Task to complete
Give back the entries exactly, ending with the "logic [7:0] priority_count;" line.

::: Extracted material

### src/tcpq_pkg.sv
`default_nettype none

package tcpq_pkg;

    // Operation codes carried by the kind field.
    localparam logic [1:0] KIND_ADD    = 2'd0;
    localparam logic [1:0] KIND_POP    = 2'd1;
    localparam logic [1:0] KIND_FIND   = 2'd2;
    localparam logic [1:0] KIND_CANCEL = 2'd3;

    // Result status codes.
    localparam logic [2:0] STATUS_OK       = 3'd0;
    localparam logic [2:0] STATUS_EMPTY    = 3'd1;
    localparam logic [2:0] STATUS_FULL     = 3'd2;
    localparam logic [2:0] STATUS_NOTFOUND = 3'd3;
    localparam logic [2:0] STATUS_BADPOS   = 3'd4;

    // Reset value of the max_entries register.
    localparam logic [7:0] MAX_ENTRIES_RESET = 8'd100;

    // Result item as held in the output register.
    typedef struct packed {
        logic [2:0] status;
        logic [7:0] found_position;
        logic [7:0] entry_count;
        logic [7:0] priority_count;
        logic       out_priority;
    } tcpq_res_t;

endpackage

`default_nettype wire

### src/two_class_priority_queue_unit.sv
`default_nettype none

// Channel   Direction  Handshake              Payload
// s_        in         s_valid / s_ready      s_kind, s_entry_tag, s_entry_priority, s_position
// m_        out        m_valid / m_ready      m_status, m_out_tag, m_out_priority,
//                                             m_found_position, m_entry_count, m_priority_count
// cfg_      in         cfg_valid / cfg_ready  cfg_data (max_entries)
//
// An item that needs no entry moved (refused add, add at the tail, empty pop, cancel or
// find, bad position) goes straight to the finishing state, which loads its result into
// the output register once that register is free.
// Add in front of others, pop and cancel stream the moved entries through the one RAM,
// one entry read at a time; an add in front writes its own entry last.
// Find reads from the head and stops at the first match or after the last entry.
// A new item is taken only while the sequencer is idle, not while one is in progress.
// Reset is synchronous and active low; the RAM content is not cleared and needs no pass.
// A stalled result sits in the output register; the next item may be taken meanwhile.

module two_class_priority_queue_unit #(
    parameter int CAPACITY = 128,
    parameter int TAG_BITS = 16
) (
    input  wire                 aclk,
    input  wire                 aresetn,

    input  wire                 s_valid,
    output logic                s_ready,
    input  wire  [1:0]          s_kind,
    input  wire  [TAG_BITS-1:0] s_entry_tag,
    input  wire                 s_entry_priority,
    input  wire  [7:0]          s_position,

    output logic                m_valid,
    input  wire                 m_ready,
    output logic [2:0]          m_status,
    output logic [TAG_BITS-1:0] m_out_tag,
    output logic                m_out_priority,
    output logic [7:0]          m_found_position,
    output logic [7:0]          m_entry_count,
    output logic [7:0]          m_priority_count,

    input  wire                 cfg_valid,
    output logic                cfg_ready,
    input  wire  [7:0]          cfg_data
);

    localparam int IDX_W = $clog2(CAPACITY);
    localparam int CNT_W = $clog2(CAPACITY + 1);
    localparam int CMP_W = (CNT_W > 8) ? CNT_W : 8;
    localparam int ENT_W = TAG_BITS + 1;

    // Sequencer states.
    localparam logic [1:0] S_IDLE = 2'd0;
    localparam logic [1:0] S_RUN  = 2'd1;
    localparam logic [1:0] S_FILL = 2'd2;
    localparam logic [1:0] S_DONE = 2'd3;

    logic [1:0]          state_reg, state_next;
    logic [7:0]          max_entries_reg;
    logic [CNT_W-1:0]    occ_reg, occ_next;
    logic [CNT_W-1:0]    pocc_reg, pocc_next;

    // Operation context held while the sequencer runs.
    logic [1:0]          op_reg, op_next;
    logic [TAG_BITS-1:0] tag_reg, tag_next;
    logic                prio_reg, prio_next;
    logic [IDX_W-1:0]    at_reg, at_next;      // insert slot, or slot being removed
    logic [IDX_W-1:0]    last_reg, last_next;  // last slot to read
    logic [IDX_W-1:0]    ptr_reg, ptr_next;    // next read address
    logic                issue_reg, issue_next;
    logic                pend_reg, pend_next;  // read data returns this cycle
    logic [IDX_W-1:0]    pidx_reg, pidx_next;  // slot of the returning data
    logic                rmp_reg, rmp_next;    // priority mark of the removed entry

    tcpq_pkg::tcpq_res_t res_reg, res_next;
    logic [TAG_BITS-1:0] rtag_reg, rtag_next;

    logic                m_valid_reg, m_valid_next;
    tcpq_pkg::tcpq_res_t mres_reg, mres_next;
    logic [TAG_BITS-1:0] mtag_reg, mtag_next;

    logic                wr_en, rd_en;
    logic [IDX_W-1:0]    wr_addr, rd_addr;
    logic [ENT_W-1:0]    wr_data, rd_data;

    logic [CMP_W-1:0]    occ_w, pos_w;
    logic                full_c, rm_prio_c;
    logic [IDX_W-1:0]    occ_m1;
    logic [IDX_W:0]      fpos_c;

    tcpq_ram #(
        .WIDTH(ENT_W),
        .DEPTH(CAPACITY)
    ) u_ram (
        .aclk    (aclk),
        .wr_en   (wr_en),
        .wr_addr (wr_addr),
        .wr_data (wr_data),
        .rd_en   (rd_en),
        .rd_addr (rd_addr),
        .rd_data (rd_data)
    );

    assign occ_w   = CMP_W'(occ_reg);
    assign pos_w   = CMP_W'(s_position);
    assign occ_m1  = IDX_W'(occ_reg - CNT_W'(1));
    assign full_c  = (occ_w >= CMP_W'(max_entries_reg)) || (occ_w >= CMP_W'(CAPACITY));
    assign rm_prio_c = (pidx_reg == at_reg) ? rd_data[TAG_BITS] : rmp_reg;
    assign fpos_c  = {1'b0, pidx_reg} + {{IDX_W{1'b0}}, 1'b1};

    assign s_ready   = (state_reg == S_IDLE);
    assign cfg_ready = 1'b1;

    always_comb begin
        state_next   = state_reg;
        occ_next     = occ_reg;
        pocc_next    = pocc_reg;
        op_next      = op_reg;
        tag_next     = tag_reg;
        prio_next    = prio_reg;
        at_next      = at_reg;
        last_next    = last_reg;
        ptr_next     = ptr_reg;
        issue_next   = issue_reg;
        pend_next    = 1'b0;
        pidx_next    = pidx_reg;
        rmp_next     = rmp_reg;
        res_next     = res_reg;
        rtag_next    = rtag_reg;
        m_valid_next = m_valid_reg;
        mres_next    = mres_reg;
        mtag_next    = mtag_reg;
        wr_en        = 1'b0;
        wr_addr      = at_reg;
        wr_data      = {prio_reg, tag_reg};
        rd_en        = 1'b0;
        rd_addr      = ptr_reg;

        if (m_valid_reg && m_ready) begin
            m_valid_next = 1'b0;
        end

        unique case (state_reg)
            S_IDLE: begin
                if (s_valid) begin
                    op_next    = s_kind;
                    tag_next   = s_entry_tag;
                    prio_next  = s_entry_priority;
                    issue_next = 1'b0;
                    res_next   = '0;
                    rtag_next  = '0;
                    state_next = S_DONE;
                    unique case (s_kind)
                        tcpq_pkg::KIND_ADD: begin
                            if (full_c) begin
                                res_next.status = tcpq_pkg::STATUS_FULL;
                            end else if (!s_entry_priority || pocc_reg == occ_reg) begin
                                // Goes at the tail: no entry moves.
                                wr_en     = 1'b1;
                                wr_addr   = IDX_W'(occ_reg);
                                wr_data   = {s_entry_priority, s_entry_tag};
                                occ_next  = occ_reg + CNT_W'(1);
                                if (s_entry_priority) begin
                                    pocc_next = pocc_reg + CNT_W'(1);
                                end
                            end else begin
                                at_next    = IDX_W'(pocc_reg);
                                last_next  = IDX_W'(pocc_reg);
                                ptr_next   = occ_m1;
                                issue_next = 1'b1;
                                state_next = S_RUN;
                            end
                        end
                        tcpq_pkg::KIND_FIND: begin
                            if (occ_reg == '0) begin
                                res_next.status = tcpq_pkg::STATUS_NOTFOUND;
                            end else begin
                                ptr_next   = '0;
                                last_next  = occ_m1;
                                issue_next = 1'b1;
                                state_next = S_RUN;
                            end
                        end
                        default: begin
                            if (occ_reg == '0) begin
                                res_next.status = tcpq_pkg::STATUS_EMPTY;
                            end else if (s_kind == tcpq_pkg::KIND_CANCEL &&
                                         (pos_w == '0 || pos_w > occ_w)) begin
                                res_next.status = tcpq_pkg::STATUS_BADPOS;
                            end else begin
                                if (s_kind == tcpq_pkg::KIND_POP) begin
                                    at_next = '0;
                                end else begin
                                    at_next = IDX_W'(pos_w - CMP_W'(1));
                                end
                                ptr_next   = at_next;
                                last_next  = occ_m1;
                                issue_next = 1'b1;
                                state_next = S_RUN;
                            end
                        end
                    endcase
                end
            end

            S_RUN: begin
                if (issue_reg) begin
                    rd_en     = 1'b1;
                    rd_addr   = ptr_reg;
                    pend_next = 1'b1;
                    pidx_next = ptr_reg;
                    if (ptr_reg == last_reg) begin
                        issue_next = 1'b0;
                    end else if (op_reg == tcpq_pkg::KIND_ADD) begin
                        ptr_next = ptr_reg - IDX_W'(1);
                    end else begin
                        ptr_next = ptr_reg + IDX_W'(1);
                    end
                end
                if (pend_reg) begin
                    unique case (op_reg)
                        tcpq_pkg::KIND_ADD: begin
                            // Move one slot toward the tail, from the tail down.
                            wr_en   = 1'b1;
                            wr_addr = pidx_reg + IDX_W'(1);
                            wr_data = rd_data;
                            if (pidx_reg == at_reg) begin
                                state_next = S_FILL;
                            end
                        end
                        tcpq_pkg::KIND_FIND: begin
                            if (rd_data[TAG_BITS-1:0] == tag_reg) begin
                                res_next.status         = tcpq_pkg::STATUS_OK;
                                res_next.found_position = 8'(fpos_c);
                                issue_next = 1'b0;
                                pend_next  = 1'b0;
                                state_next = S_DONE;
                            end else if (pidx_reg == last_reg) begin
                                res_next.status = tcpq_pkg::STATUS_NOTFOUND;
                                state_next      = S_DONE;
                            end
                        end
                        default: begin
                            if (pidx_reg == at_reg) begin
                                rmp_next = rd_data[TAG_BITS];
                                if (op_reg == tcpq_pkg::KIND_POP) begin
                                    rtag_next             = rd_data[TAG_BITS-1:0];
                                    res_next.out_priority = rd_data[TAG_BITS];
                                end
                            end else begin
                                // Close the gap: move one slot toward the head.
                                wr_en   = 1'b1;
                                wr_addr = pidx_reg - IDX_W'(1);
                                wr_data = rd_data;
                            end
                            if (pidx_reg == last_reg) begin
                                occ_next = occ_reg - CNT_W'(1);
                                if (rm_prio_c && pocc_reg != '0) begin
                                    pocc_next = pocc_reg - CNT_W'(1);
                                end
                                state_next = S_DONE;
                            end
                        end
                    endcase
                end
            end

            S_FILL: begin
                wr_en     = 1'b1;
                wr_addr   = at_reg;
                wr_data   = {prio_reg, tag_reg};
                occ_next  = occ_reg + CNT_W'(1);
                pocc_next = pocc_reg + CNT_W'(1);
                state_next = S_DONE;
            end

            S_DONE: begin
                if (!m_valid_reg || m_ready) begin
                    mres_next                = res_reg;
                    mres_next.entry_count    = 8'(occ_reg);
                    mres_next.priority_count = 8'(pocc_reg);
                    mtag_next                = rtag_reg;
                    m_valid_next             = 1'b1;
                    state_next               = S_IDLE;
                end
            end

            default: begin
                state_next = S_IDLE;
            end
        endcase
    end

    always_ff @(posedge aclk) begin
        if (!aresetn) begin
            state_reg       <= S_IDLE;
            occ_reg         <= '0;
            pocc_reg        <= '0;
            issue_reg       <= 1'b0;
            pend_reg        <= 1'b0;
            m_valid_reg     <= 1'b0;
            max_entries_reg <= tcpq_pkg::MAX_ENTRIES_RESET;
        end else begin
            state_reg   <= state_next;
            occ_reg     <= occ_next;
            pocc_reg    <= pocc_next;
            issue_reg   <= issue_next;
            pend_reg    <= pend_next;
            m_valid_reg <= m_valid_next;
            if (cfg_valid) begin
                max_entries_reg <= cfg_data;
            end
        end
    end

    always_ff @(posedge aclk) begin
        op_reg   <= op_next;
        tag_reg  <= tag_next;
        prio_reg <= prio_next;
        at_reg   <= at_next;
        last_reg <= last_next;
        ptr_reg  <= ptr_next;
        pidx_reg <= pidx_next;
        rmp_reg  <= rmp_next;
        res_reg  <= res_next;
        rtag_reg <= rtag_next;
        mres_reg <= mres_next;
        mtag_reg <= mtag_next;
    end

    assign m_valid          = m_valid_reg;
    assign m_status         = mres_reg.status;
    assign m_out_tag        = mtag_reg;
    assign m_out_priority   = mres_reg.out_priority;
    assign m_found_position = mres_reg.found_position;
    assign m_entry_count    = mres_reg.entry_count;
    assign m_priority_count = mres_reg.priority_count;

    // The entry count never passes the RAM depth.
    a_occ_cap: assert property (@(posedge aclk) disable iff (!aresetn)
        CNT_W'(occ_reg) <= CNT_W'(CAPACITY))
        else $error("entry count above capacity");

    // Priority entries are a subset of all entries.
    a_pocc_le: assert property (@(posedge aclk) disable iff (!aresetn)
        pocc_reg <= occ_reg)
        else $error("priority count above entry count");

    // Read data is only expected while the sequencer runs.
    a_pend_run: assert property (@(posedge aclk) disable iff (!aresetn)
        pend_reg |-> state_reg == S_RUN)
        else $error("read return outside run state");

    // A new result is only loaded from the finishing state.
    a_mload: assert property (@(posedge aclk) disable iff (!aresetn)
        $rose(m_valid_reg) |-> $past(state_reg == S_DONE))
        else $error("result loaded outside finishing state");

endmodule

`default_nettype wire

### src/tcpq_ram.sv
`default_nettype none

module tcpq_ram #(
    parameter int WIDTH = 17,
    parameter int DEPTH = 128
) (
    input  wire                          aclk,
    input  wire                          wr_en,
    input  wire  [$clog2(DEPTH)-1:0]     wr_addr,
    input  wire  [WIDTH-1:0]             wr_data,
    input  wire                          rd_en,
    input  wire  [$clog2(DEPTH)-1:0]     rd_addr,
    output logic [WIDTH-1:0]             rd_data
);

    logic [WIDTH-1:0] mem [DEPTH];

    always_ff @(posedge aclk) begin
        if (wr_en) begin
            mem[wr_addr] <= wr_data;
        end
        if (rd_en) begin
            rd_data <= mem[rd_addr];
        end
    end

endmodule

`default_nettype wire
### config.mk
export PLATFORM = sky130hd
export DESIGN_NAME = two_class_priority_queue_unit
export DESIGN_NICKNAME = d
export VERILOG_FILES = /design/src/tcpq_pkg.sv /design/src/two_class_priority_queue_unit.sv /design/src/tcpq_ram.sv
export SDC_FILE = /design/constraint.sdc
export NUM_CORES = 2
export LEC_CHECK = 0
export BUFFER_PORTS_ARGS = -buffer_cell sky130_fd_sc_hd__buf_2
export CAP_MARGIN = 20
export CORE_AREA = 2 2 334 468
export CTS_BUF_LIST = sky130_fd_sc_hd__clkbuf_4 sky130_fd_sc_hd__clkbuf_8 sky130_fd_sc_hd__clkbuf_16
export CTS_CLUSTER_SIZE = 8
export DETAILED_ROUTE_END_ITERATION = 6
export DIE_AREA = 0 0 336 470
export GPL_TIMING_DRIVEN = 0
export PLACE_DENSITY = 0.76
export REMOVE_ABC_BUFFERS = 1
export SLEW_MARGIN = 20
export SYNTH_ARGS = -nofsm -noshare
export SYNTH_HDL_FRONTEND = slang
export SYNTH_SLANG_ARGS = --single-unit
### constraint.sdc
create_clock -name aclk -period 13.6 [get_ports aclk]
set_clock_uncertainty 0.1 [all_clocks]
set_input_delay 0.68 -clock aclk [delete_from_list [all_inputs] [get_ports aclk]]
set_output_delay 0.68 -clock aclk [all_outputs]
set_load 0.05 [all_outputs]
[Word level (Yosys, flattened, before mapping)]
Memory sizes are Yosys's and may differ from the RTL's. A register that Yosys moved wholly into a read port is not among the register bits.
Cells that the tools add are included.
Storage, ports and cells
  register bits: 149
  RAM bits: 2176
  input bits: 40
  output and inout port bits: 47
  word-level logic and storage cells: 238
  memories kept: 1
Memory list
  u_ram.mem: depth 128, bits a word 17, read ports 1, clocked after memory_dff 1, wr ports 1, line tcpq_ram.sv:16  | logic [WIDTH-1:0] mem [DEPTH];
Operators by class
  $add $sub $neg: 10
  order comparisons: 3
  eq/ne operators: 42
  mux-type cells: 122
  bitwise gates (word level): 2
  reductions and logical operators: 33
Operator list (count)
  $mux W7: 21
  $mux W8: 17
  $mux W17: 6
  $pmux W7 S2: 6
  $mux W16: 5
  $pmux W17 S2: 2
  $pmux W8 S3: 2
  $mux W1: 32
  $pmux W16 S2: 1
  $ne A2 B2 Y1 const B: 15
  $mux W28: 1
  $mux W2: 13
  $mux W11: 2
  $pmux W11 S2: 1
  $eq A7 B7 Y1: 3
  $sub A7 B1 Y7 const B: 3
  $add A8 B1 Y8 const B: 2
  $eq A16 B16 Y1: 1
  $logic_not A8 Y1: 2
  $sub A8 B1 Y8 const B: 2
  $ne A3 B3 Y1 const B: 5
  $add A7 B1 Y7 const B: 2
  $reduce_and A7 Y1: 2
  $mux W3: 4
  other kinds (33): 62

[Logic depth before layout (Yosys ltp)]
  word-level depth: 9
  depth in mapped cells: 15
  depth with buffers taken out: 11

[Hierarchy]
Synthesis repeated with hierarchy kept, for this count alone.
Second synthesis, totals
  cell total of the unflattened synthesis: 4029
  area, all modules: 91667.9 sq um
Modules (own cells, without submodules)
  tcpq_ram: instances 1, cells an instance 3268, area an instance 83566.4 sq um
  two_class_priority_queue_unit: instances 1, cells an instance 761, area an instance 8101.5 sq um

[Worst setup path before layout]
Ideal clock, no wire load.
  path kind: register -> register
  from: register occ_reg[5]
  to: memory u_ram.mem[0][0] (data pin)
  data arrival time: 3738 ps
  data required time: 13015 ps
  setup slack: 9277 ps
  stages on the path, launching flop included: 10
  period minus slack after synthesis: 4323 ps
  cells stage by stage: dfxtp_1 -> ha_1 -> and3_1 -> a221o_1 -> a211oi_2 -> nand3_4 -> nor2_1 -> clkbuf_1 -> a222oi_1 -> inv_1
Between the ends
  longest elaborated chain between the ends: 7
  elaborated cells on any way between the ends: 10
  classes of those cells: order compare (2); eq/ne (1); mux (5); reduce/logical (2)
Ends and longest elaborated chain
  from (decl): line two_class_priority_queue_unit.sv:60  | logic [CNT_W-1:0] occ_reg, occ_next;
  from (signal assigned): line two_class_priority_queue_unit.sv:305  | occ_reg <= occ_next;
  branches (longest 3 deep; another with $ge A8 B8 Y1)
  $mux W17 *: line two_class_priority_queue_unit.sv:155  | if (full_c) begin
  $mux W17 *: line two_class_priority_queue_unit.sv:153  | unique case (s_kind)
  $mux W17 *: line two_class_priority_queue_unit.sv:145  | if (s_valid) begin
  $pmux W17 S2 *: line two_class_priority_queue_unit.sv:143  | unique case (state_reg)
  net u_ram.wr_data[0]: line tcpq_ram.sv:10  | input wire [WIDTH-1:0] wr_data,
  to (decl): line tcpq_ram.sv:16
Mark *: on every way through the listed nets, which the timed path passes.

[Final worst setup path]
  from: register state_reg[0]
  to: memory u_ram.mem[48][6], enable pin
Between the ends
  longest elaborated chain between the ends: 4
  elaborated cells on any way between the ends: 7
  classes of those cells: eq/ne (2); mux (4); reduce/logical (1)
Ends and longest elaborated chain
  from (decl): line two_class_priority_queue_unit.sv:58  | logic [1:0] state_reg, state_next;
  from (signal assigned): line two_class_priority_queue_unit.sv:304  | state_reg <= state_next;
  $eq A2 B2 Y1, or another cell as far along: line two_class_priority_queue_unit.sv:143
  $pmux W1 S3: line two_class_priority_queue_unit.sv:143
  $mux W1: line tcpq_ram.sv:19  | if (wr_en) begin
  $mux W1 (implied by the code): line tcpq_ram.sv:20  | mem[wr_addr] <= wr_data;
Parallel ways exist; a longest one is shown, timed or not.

::::::

Result below
### src/tcpq_pkg.sv
`default_nettype none

package tcpq_pkg;

    // Operation codes carried by the kind field.
    localparam logic [1:0] KIND_ADD    = 2'd0;
    localparam logic [1:0] KIND_POP    = 2'd1;
    localparam logic [1:0] KIND_FIND   = 2'd2;
    localparam logic [1:0] KIND_CANCEL = 2'd3;

    // Result status codes.
    localparam logic [2:0] STATUS_OK       = 3'd0;
    localparam logic [2:0] STATUS_EMPTY    = 3'd1;
    localparam logic [2:0] STATUS_FULL     = 3'd2;
    localparam logic [2:0] STATUS_NOTFOUND = 3'd3;
    localparam logic [2:0] STATUS_BADPOS   = 3'd4;

    // Reset value of the max_entries register.
    localparam logic [7:0] MAX_ENTRIES_RESET = 8'd100;

    // Result item as held in the output register.
    typedef struct packed {
        logic [2:0] status;
        logic [7:0] found_position;
        logic [7:0] entry_count;
        logic [7:0] priority_count;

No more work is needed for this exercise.